-- Opening Marker --

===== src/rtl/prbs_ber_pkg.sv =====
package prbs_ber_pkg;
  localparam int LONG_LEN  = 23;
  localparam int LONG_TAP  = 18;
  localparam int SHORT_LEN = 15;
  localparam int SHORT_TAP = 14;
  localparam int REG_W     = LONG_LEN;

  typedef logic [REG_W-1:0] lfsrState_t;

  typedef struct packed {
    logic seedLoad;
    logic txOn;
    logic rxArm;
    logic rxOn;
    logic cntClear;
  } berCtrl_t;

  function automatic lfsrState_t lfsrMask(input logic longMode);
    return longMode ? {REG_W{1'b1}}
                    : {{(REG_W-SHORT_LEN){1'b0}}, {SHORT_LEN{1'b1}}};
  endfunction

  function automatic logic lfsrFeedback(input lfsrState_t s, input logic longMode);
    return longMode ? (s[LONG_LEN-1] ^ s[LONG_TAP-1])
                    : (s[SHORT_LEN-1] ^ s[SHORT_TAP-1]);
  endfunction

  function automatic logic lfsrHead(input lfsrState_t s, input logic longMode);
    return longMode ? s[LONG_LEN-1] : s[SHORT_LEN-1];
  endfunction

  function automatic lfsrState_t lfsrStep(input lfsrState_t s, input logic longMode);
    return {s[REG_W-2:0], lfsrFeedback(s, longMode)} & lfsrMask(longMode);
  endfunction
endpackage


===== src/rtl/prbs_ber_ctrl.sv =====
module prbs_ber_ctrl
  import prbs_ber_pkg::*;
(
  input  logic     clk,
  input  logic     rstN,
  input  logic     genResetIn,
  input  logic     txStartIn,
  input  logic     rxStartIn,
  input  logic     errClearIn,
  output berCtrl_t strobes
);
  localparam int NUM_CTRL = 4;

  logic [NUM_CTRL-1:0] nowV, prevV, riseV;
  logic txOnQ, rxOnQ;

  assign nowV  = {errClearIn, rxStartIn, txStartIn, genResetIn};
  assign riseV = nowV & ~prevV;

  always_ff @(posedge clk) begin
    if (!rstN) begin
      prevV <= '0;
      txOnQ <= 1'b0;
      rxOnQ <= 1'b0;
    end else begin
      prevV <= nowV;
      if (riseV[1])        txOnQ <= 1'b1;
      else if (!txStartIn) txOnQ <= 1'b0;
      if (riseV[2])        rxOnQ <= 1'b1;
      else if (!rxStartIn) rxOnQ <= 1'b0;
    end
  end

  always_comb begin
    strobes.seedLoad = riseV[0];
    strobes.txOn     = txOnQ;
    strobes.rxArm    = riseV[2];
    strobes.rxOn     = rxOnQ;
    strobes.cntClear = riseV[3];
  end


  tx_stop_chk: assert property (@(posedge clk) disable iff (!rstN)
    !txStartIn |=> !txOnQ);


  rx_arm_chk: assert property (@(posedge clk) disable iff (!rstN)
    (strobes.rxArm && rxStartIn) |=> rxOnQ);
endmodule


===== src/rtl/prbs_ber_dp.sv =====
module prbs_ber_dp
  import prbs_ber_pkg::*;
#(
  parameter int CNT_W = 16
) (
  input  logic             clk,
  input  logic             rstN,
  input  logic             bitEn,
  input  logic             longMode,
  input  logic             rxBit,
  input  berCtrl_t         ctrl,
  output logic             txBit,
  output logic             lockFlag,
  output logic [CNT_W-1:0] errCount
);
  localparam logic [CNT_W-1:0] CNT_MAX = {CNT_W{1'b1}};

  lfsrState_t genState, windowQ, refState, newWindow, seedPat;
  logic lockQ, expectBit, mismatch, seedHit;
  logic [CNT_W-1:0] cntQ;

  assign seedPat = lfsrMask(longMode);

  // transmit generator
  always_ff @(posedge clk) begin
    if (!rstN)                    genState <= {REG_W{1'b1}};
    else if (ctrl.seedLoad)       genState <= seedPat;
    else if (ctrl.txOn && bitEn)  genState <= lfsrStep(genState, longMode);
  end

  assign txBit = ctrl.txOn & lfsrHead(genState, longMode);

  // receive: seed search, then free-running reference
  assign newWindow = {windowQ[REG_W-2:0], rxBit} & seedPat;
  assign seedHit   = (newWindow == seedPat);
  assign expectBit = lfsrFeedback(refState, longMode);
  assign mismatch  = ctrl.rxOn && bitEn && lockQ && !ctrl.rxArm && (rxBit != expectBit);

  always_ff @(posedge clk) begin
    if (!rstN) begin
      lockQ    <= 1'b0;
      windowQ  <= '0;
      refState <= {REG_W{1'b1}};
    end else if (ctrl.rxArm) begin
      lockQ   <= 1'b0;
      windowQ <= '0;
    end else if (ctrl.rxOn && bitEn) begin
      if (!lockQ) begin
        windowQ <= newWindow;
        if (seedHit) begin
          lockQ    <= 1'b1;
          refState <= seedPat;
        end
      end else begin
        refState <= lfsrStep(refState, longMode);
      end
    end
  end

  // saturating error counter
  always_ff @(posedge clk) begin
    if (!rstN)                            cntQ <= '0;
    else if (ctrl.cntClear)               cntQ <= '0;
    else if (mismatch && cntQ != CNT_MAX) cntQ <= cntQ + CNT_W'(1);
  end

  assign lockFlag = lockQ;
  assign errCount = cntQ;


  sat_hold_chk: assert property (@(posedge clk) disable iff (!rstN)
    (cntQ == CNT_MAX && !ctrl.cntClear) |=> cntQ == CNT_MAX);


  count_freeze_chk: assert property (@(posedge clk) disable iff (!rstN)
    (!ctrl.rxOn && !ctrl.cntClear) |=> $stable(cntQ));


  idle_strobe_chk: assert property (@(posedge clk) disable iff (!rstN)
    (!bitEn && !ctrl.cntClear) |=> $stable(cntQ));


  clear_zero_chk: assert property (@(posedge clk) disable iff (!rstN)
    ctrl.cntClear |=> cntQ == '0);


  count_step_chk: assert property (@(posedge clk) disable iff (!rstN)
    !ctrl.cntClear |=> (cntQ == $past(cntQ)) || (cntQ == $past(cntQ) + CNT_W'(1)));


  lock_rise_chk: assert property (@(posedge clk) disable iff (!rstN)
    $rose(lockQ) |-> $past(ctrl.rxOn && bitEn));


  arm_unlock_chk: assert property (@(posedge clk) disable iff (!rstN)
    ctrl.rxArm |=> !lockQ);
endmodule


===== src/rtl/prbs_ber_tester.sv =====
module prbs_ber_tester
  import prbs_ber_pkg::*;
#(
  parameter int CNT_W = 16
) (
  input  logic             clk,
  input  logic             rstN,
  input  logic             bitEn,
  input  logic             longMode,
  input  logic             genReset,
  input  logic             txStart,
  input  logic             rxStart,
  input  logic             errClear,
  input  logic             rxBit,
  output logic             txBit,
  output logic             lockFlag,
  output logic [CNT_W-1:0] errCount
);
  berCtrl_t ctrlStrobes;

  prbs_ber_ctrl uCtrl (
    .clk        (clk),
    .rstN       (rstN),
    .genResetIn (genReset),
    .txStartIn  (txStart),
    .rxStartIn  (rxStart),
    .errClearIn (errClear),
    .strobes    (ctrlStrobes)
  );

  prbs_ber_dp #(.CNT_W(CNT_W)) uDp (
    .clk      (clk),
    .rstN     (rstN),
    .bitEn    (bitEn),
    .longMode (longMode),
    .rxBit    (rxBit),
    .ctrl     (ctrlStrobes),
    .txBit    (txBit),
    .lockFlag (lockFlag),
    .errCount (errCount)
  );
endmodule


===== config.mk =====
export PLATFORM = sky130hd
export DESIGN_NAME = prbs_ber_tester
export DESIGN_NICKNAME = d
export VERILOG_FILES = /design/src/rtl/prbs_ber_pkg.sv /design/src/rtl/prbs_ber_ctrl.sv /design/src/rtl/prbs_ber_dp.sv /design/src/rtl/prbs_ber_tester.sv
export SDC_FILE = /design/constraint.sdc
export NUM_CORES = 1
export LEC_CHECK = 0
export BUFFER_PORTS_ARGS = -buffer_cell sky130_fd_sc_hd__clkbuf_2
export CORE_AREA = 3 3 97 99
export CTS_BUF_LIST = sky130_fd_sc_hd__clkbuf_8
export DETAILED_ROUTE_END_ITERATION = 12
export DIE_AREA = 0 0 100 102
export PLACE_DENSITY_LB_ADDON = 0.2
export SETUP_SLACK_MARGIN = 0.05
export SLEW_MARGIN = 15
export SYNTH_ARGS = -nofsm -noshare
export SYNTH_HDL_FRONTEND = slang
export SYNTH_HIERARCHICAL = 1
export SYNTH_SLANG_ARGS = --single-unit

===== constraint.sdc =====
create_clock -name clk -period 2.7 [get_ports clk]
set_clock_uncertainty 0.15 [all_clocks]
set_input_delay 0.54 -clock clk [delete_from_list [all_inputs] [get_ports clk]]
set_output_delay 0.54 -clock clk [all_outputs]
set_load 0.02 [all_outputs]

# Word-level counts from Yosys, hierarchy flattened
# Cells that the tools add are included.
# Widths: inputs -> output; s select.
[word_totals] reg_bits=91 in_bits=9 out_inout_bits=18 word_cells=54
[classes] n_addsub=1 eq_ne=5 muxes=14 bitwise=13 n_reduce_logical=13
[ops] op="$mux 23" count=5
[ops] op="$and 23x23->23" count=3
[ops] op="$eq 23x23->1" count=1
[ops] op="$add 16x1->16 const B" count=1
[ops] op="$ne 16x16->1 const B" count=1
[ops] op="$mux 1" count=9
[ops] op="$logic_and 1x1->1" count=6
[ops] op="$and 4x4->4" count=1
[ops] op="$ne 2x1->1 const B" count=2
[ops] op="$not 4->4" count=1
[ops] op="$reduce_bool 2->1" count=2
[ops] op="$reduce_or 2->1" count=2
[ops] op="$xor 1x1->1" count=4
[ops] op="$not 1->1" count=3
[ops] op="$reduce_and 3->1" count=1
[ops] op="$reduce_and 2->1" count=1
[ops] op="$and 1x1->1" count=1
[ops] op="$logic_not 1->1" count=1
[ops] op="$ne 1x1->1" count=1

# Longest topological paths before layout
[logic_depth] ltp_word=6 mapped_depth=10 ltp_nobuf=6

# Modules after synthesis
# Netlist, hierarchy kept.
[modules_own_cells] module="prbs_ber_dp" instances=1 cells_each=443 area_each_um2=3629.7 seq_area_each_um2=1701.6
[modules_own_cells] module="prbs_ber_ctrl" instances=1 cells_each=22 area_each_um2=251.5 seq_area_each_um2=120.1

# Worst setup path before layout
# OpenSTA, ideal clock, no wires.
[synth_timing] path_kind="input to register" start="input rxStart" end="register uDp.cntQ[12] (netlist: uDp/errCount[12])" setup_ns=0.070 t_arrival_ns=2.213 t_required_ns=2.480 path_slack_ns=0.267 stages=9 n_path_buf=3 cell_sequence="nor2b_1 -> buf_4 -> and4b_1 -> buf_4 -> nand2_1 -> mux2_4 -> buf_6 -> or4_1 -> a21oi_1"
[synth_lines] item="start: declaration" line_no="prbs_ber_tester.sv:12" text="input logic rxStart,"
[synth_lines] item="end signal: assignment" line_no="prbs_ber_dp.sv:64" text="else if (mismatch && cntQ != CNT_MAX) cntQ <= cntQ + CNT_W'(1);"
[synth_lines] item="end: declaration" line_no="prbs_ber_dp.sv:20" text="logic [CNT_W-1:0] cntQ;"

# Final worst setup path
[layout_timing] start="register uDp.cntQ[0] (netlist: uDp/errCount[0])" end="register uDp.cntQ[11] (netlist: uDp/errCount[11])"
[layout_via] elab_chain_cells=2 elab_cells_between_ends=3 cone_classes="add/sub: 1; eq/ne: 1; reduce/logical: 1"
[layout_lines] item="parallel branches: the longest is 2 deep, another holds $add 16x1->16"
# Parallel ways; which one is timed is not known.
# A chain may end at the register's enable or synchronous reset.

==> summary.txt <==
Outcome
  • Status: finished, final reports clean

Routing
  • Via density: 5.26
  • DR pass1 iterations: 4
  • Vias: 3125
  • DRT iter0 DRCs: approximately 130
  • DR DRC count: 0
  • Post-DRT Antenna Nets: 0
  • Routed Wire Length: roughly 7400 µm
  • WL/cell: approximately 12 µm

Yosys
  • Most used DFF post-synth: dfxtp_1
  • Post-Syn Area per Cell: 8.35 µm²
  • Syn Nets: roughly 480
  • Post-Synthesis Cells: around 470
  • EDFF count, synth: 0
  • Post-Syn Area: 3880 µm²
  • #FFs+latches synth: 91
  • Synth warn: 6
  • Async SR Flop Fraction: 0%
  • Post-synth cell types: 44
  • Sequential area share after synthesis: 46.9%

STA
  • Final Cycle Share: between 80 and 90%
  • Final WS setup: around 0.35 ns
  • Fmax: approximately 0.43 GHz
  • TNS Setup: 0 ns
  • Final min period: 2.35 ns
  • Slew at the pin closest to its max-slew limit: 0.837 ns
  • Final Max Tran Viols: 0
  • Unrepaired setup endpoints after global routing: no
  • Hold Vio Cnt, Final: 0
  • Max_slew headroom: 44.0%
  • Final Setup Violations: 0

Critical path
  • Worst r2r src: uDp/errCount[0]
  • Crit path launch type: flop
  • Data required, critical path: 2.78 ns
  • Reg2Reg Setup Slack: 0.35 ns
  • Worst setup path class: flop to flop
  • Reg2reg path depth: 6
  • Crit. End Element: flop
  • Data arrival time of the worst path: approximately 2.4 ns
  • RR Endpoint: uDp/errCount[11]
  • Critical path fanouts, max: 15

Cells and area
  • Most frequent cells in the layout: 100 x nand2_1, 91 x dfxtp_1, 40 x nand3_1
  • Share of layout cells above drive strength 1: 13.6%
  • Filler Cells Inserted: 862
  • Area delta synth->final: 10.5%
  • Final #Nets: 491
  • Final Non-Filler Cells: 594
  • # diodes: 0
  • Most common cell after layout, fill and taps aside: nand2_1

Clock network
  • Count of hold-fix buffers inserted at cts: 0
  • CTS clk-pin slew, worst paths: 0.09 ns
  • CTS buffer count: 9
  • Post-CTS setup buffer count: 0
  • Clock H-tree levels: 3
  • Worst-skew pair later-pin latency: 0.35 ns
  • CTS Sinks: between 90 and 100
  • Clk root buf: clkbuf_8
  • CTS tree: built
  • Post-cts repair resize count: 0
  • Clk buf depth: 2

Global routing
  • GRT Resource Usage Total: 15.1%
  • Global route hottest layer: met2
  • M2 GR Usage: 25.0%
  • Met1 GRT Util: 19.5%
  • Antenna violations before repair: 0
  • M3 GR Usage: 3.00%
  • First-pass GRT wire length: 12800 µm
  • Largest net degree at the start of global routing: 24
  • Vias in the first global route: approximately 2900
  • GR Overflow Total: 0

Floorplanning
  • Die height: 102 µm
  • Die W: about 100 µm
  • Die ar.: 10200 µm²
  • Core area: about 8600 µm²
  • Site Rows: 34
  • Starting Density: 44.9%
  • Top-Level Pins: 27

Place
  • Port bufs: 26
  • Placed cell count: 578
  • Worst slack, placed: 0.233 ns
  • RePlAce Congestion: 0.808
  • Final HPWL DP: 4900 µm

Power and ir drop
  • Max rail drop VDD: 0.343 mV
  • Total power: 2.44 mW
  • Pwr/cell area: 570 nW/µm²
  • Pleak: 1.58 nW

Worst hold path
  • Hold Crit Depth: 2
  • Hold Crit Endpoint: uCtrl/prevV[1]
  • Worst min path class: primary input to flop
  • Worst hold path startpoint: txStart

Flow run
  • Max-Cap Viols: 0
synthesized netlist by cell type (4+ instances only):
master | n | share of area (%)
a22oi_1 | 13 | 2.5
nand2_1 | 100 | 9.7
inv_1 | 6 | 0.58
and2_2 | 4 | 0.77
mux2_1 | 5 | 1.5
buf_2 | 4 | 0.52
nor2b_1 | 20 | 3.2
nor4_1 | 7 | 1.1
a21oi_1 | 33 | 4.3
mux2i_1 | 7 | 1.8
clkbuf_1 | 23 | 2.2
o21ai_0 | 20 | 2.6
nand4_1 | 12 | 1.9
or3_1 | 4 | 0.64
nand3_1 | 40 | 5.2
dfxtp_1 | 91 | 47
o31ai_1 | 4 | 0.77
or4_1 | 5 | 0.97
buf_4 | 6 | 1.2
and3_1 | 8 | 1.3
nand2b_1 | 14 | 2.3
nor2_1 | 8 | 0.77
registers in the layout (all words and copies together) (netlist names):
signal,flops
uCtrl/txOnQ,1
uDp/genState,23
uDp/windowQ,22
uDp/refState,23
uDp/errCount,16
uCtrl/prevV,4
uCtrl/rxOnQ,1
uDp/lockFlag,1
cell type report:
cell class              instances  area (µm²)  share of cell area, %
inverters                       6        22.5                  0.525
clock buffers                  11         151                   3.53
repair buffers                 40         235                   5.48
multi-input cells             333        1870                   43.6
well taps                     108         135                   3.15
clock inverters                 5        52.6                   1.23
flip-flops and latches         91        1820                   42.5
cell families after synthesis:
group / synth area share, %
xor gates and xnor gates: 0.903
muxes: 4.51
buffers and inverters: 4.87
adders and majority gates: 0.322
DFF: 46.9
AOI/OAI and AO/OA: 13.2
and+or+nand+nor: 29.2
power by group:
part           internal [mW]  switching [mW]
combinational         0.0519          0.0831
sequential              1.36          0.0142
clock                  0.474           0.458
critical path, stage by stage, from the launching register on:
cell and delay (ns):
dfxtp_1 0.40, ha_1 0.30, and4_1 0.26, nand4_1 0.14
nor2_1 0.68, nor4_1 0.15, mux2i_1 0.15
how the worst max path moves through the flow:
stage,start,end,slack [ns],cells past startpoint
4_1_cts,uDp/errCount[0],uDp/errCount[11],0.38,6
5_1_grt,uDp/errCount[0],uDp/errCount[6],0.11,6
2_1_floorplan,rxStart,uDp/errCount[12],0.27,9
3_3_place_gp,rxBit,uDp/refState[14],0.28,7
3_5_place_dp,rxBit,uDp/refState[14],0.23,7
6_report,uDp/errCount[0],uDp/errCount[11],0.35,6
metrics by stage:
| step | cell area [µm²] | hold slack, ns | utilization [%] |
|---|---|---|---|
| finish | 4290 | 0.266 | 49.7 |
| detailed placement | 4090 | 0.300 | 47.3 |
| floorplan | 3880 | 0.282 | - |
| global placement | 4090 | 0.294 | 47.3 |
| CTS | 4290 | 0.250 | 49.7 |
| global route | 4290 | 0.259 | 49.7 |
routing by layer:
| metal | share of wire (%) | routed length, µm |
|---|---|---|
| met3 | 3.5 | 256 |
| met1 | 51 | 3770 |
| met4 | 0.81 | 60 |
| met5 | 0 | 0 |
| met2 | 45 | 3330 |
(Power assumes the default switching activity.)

-- Closing Marker --
-- Opening Marker --

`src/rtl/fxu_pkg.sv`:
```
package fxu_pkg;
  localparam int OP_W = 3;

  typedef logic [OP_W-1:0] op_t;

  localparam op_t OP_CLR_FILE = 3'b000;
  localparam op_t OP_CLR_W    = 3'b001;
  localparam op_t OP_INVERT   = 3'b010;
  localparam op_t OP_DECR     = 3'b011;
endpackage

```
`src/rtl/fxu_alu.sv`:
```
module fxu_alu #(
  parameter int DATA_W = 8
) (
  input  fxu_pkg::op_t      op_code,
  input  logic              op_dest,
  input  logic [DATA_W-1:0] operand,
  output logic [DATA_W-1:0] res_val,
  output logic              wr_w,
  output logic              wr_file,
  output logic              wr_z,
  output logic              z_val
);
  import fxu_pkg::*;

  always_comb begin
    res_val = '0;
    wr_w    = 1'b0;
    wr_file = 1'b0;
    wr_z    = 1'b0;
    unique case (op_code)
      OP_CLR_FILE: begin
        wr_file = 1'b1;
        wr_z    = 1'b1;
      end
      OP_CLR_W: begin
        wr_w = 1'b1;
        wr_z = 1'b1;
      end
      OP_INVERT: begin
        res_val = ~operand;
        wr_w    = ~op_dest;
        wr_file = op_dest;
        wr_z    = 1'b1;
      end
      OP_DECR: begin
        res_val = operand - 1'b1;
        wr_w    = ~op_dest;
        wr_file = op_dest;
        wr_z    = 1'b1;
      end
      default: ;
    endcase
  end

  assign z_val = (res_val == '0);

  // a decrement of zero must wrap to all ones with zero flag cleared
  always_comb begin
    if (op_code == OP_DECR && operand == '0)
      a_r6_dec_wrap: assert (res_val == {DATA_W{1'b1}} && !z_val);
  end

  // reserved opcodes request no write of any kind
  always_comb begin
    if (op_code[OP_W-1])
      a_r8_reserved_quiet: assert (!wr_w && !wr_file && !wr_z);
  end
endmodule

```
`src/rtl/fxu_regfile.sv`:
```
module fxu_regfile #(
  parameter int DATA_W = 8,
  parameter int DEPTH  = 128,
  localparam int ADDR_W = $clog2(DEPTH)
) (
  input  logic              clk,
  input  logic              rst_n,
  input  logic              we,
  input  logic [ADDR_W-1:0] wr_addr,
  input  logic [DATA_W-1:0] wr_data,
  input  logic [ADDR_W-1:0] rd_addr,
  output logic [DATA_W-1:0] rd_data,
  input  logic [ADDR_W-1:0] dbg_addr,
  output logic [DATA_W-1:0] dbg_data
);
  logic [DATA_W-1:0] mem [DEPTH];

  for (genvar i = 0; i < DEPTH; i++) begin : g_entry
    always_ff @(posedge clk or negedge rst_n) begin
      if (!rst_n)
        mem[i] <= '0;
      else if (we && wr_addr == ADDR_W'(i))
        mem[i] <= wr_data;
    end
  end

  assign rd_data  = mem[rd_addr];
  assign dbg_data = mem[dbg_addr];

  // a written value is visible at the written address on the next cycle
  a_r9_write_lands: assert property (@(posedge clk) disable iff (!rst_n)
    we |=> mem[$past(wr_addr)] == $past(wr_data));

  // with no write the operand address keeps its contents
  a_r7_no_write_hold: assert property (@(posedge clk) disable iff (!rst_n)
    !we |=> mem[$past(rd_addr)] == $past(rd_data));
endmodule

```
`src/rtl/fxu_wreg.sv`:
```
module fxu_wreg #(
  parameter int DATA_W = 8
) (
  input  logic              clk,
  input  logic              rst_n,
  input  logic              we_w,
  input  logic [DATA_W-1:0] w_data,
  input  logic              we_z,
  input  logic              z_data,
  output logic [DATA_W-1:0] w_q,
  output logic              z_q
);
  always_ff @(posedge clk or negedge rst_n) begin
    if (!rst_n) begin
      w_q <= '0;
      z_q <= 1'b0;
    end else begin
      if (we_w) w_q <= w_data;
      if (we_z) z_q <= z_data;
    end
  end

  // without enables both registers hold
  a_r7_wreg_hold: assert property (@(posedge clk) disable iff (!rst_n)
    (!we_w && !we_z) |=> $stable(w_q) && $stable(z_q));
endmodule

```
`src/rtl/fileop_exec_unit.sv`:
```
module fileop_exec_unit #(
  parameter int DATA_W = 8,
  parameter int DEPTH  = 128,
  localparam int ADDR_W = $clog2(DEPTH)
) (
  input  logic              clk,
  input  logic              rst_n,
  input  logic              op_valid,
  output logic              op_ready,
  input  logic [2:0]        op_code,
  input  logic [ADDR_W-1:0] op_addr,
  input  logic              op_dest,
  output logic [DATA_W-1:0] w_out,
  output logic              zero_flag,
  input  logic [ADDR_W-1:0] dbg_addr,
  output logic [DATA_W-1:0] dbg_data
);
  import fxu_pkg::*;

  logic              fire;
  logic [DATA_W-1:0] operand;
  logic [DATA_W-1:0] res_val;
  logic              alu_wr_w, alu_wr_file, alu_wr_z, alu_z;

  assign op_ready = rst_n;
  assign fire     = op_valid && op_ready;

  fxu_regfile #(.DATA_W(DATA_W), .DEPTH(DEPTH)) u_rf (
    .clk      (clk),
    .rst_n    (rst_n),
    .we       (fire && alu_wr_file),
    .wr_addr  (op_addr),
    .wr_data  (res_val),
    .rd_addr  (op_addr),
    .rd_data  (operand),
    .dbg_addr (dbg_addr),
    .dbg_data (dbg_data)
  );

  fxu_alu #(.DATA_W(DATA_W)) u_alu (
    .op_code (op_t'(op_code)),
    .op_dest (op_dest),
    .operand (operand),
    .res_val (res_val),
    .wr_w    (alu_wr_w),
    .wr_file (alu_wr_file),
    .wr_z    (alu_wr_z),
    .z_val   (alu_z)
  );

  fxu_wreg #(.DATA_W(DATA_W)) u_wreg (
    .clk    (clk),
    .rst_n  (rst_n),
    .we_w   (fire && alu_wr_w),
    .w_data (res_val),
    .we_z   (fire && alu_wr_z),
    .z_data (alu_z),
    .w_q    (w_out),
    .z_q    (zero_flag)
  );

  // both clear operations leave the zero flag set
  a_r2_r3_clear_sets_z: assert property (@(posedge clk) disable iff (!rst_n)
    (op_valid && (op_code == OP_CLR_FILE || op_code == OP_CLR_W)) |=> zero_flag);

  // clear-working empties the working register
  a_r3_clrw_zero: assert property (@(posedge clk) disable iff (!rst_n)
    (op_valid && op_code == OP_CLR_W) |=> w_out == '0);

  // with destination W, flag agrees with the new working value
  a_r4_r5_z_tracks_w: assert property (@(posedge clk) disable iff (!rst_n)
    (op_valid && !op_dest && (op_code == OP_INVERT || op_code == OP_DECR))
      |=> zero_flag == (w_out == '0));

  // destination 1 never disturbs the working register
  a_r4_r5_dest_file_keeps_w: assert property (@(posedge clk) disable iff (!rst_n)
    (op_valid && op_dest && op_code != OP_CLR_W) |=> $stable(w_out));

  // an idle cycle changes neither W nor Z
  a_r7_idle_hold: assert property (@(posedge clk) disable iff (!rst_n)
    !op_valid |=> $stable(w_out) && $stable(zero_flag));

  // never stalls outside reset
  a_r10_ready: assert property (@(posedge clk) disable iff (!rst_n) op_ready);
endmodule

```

-- Closing Marker --

* PROMPT
Could you copy out every line in the material above that contains the string "lockQ"?

* ANSWER BELOW
  logic lockQ, expectBit, mismatch, seedHit;
  assign mismatch  = ctrl.rxOn && bitEn && lockQ && !ctrl.rxArm && (rxBit != expectBit);
      lockQ    <= 1'b0;
      lockQ   <= 1'b0;
      if (!lockQ) begin
          lockQ    <= 1'b1;
  assign lockFlag = lockQ;
    $rose(lockQ) |-> $past(ctrl.rxOn && bitEn));
    ctrl.rxArm |=> !lockQ);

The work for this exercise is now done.